▶ Records

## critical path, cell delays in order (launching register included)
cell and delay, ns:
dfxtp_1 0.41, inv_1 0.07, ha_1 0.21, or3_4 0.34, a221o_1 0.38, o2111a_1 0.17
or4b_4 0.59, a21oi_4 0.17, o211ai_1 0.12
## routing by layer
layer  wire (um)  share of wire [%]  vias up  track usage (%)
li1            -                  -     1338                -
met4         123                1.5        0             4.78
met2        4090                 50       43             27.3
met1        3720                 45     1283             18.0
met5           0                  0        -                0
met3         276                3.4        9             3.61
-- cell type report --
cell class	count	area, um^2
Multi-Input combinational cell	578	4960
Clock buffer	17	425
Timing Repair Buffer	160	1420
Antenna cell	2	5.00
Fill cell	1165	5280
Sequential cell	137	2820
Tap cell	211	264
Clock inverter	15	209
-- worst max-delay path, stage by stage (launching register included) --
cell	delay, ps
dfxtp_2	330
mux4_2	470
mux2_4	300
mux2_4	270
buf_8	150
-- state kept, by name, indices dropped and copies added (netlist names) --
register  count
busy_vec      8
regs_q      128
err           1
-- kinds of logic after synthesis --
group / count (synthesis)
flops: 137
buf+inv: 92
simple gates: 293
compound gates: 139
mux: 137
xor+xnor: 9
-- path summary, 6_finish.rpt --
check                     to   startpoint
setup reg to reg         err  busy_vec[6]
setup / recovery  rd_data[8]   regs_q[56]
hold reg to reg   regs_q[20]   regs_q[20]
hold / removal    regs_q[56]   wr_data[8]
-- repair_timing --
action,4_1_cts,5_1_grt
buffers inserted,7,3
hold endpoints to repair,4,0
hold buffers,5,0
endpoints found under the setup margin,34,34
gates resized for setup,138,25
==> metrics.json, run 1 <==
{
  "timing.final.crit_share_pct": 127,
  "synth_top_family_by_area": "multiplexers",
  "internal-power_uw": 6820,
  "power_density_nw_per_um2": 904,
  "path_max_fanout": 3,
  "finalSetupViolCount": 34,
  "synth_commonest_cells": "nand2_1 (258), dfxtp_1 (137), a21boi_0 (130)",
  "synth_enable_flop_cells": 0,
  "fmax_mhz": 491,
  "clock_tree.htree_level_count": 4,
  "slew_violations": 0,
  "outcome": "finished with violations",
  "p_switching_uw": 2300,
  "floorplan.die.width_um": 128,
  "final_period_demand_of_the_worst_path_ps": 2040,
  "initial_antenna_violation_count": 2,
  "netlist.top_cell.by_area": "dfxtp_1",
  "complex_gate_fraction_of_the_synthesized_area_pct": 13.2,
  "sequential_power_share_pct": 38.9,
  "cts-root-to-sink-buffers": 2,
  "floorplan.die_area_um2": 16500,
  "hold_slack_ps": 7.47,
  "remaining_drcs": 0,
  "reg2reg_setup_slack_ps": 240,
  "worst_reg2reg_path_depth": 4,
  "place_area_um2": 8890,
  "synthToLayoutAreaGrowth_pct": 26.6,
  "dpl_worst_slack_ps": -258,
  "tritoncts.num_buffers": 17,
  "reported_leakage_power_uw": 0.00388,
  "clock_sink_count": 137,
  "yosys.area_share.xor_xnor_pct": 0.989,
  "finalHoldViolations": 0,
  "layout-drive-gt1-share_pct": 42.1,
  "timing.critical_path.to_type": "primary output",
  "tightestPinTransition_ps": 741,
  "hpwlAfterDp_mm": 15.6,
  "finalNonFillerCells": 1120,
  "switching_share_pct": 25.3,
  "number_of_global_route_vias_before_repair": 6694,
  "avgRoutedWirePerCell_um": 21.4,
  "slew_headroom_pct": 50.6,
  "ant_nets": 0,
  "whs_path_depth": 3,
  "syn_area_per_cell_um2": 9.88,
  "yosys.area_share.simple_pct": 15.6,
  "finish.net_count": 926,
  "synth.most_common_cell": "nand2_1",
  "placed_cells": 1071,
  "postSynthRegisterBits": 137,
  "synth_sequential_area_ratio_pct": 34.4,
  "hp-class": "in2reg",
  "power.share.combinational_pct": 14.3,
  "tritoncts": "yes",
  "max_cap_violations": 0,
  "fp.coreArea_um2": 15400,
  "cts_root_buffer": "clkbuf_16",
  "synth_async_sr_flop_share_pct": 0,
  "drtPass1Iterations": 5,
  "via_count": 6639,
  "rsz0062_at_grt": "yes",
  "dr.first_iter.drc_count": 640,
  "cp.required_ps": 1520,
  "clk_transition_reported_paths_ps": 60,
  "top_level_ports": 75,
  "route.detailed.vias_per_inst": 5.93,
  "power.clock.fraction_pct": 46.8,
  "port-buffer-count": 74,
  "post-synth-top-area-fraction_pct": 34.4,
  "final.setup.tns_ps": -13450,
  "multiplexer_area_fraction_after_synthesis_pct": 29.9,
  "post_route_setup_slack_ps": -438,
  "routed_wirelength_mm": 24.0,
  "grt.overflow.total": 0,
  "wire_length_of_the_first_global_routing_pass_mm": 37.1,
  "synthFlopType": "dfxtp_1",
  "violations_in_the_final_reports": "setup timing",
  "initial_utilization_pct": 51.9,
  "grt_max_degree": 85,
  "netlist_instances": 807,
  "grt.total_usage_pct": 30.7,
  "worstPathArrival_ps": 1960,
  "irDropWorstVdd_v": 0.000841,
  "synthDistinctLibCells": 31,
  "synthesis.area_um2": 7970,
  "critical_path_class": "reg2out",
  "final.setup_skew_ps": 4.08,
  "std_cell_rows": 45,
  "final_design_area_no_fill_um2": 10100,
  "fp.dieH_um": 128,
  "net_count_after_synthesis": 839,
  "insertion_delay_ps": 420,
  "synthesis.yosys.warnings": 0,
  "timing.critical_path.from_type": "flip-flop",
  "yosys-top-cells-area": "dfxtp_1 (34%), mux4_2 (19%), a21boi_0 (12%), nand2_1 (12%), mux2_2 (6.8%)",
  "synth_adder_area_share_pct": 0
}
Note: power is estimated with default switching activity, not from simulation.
--- src/rtl/four_bit_sync_down_cntr.sv ---
// Loadable 4-bit down counter with IDLE/RUN/DONE control; DOWN_CNTR_AUTO_RELOAD_EN picks reload-on-borrow vs stop-in-DONE.
// Latency: count/state update one clk edge after load/cnt_en; borrow is combinational; no backpressure.
module four_bit_sync_down_cntr (
    input  logic       clk,
    input  logic       rst,
    input  logic       load,
    input  logic [3:0] load_val,
    input  logic       cnt_en,
    output logic [3:0] count,
    output logic       borrow,
    output logic       busy,
    output logic       done
);

    localparam logic [1:0] ST_IDLE = 2'd0;
    localparam logic [1:0] ST_RUN  = 2'd1;
    localparam logic [1:0] ST_DONE = 2'd2;

    logic [1:0] state_q, state_d;
    logic [3:0] count_q, count_d;
    logic [3:0] reload_q, reload_d;

    // Gated by rst so an aborted sequence never cascades a stray strobe downstream.
    assign borrow = !rst && (state_q == ST_RUN) && cnt_en && !load && (count_q == 4'd0);
    assign busy   = (state_q == ST_RUN);
    assign done   = (state_q == ST_DONE);
    assign count  = count_q;

    always_comb begin
        state_d  = state_q;
        count_d  = count_q;
        reload_d = reload_q;
        if (load) begin
            state_d  = ST_RUN;
            count_d  = load_val;
            reload_d = load_val;
        end else if ((state_q == ST_RUN) && cnt_en) begin
            if (count_q == 4'd0) begin
`ifdef DOWN_CNTR_AUTO_RELOAD_EN
                count_d = reload_q;
`else
                state_d = ST_DONE;
                count_d = 4'd0;
`endif
            end else begin
                count_d = count_q - 4'd1;
            end
        end
    end

    always_ff @(posedge clk) begin
        if (rst) begin
            state_q  <= ST_IDLE;
            count_q  <= 4'd0;
            reload_q <= 4'd0;
        end else begin
            state_q  <= state_d;
            count_q  <= count_d;
            reload_q <= reload_d;
        end
    end

endmodule

--- config.mk ---
export PLATFORM = sky130hd
export DESIGN_NAME = four_bit_sync_down_cntr
export DESIGN_NICKNAME = d
export VERILOG_FILES = /design/src/rtl/four_bit_sync_down_cntr.sv
export SDC_FILE = /design/constraint.sdc
export NUM_CORES = 1
export LEC_CHECK = 0
export BUFFER_PORTS_ARGS = -buffer_cell sky130_fd_sc_hd__buf_4
export CAP_MARGIN = 20
export CELL_PAD_IN_SITES_DETAIL_PLACEMENT = 1
export CELL_PAD_IN_SITES_GLOBAL_PLACEMENT = 1
export CORE_AREA = 2 2 39 41
export DETAILED_ROUTE_END_ITERATION = 7
export DIE_AREA = 0 0 41 43
export PLACE_DENSITY = 0.6
export SKIP_CTS_REPAIR_TIMING = 1
export SYNTH_ARGS = -nofsm -noshare
export SYNTH_HDL_FRONTEND = slang
export SYNTH_SLANG_ARGS = --single-unit
export TNS_END_PERCENT = 50
--- constraint.sdc ---
create_clock -name clk -period 3.1 [get_ports clk]
set_clock_uncertainty 0.15 [all_clocks]
set_input_delay 0.465 -clock clk [delete_from_list [all_inputs] [get_ports clk]]
set_output_delay 0.465 -clock clk [all_outputs]
set_load 0.02 [all_outputs]
==> impl_metrics.toml <==
[timing]
rsz0062_at_grt = "no"
max_slew_margin_pct = 83.62
fin_crit_sh_pct = 70.69
layout_min_cycle_time_ns = 2.191
max_freq_ghz = 0.4563
maxSlewViolCount = 0
tns_ns = 0
tightestPinTransition_ns = 0.2422
finalHoldViolCount = 0
setup_viol = 0

[logic_synthesis]
yosysTopAreaCell = "dfxtp_1"
seq_area_frac_synth_pct = 35.56
syn_nets = 48
synthCells = 40
synth_area_um2 = 337.8
synth-edff-count = 0
async_flop_share_pct = 0
yosys-top-cells-area = "dfxtp_1 (36%), nand3b_4 (5.9%), nand2_1 (5.6%)"
yosys_warnings = 0
ys_top_cells_by_count = "dfxtp_1 (6), nand2_1 (5), a21oi_1 (3)"
ys.flop_type = "dfxtp_1"
yosysMostFrequentCell = "dfxtp_1"
yosysUniqueCellTypes = 21
ys_ff_latch = 6
synth_top_area_share_pct = 35.56
syn_area_per_cell_um2 = 8.446

[floorplanning]
fp-row-count = 14
die_h_um = 43
fp.dieW_um = 41
dieArea_um2 = 1763
ios = 15
core_um2 = 1384
start_util_pct = 24.41

[placed_design]
place_congestion = 0.6870
dp_hpwl_um = 754
portBuffers = 14

[clock_network]
cts_buffers = 3
clk_pin_slew_worst_paths_ns = 0.05
cts.sinks = 6
cts_tree = "done"
root_buffer = "clkbuf_4"
cts_buffer_depth = 2
htreeDepth = 1
clock_latency_ns = 0.25

[layout]
fill_cells = 178
syn_to_final_growth_pct = 43.70
drive_gt1_share_pct = 36.84
num_antenna_cells = 0
nets = 67

[routing]
first_pass_iters = 2
finalWirelength_um = 961
vias = 369
vias_per_cell = 5.055
ant_nets = 0
wl_per_cell_um = 13.16
drt_iter0_markers = 4
remaining_drc_errors = 0

[setup_path]
crit_slowest_cell = "or4_4"
worst-r2r-setup-slack_ns = 1.67
r2r-end = "state_q[0]"
max_stage_delay_ns = 0.59
required_ns = 2.48
endpoint_kind = "output port"
arrival_ns = 1.58
crit_type = "reg -> out"
crit_path_max_fanout = 8
r2r_start = "count[2]"
critPathLaunchType = "flop"
reg2regPathDepth = 3
cp_cell_sequence = "or4_4 -> nor4_2 -> buf_4"

[global_route]
grt_pass1_vias = 323
antenna_found_initial = 0
grt_max_degree = 9
overflow = 0
track_usage_pct = 12.83
grt_pass1_wl_um = 1469

[worst_hold_path]
hold_depth = 2
hold_path_end = "state_q[0]"
min_path_type = "in -> reg"
holdCritStartpoint = "rst"

[power_and_ir_drop]
p_leak_nw = 0.2140
total_power_w = 0.0002141
power_density_nw_per_um2 = 441.0
vdd_drop_max_mv = 0.1275

[outcome]
status = "finished, final reports clean"

[flow_run]
maxCapViolCount = 0
==> layout by cell type, fill, tap and decap left out <==
cell and count:
nand4_1 2, nor2_1 2, nor4_2 1, nor2b_1 2, o211ai_1 1, dfxtp_1 6, nor3_1 1, o21ai_1 2
nor2_2 1, buf_4 14, or4_4 1, nor4b_1 1, o21a_1 2, nand3b_4 1, inv_1 2, clkbuf_4 3
or3_1 2, a31oi_1 1, nand2_1 5, o221ai_1 2, or2_1 1, nand3_1 1, a21oi_1 3
==> layer usage <==
| layer | routed length [um] | GRT usage, % |
|---|---|---|
| met1 | 433 | 15.02 |
| met2 | 440 | 17.50 |
| met3 | 66 | 6.806 |
| met4 | 21 | 8.000 |
| met5 | 0 | 0 |
==> critical path, delay by kind of cell (launching register included) <==
family,cells,cell delay [ns]
buffers and inverters,1,0.19
flip-flops,1,0.37
AND/OR/NAND/NOR,2,0.77
==> worst max-delay path by stage <==
stage / startpoint / end / slack [ns] / cells past startpoint
finish: count[2] / borrow / 0.91 / 3
global route: count[2] / borrow / 0.83 / 3
CTS: count[2] / borrow / 0.91 / 3
detailed placement: count[2] / borrow / 1.19 / 3
global placement: count[2] / borrow / 1.25 / 3
floorplan: count[2] / borrow / 1.09 / 2
==> cell type report <==
type	count	area, um2	area share [%]
multi-input combinational	32	210.2	43.30
sequential	6	120.1	24.74
timing repair buffer	14	105.1	21.65
clock buffer	3	22.52	4.639
tap	16	20.02	4.124
inverter	2	7.507	1.546
==> stage by stage <==
step / area (um2) / utilization (%) / cells / hold WS, ns / setup slack [ns]
floorplan: 337.8 / - / 40 / 0.3275 / 1.094
global placement: 462.9 / 33.45 / 70 / 0.3495 / 1.245
detailed placement: 462.9 / 33.45 / 70 / 0.3643 / 1.186
CTS: 485.5 / 35.08 / 73 / 0.2780 / 0.9112
global route: 485.5 / 35.08 / 73 / 0.2827 / 0.8301
finish: 485.5 / 35.08 / 73 / 0.2848 / 0.9087
==> cell families (layout without fill, tap and decap cells) <==
| group | Yosys count | after routing | synth area share, % |
|---|---|---|---|
| simple gates | 21 | 21 | 41.11 |
| compound gates | 11 | 11 | 21.11 |
| flops | 6 | 6 | 35.56 |
| buf+inv | 2 | 19 | 2.223 |
==> registers in the layout, summed over array words and instances (netlist names) <==
signal,flops
count,4
state_q,2
**config.mk**
```make
export PLATFORM = sky130hd
export DESIGN_NAME = game_display_ctrl
export DESIGN_NICKNAME = d
export VERILOG_FILES = /design/src/rtl/game_display_ctrl.sv
export SDC_FILE = /design/constraint.sdc
export NUM_CORES = 1
export LEC_CHECK = 0
export CORE_MARGIN = 2
export CORE_UTILIZATION = 51
export CTS_BUF_LIST = sky130_fd_sc_hd__clkbuf_4
export DETAILED_ROUTE_END_ITERATION = 16
export PLACE_DENSITY = 0.95
export SLEW_MARGIN = 10
export SYNTH_ARGS = -nofsm -noshare
export SYNTH_HDL_FRONTEND = slang
export SYNTH_SLANG_ARGS = --single-unit
```
**constraint.sdc**
```tcl
create_clock -name CLK50MHZ -period 8.4 [get_ports CLK50MHZ]
set_clock_uncertainty 0.05 [all_clocks]
set_input_delay 0.84 -clock CLK50MHZ [delete_from_list [all_inputs] [get_ports CLK50MHZ]]
set_output_delay 0.84 -clock CLK50MHZ [all_outputs]
set_load 0.01 [all_outputs]
```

▶ What you need to do
Word for word, set down the lines from the beginning of the records through the line that holds "track usage (%)". Leave out the rest.

▶ Written response
## critical path, cell delays in order (launching register included)
cell and delay, ns:
dfxtp_1 0.41, inv_1 0.07, ha_1 0.21, or3_4 0.34, a221o_1 0.38, o2111a_1 0.17
or4b_4 0.59, a21oi_4 0.17, o211ai_1 0.12
## routing by layer
layer  wire (um)  share of wire [%]  vias up  track usage (%)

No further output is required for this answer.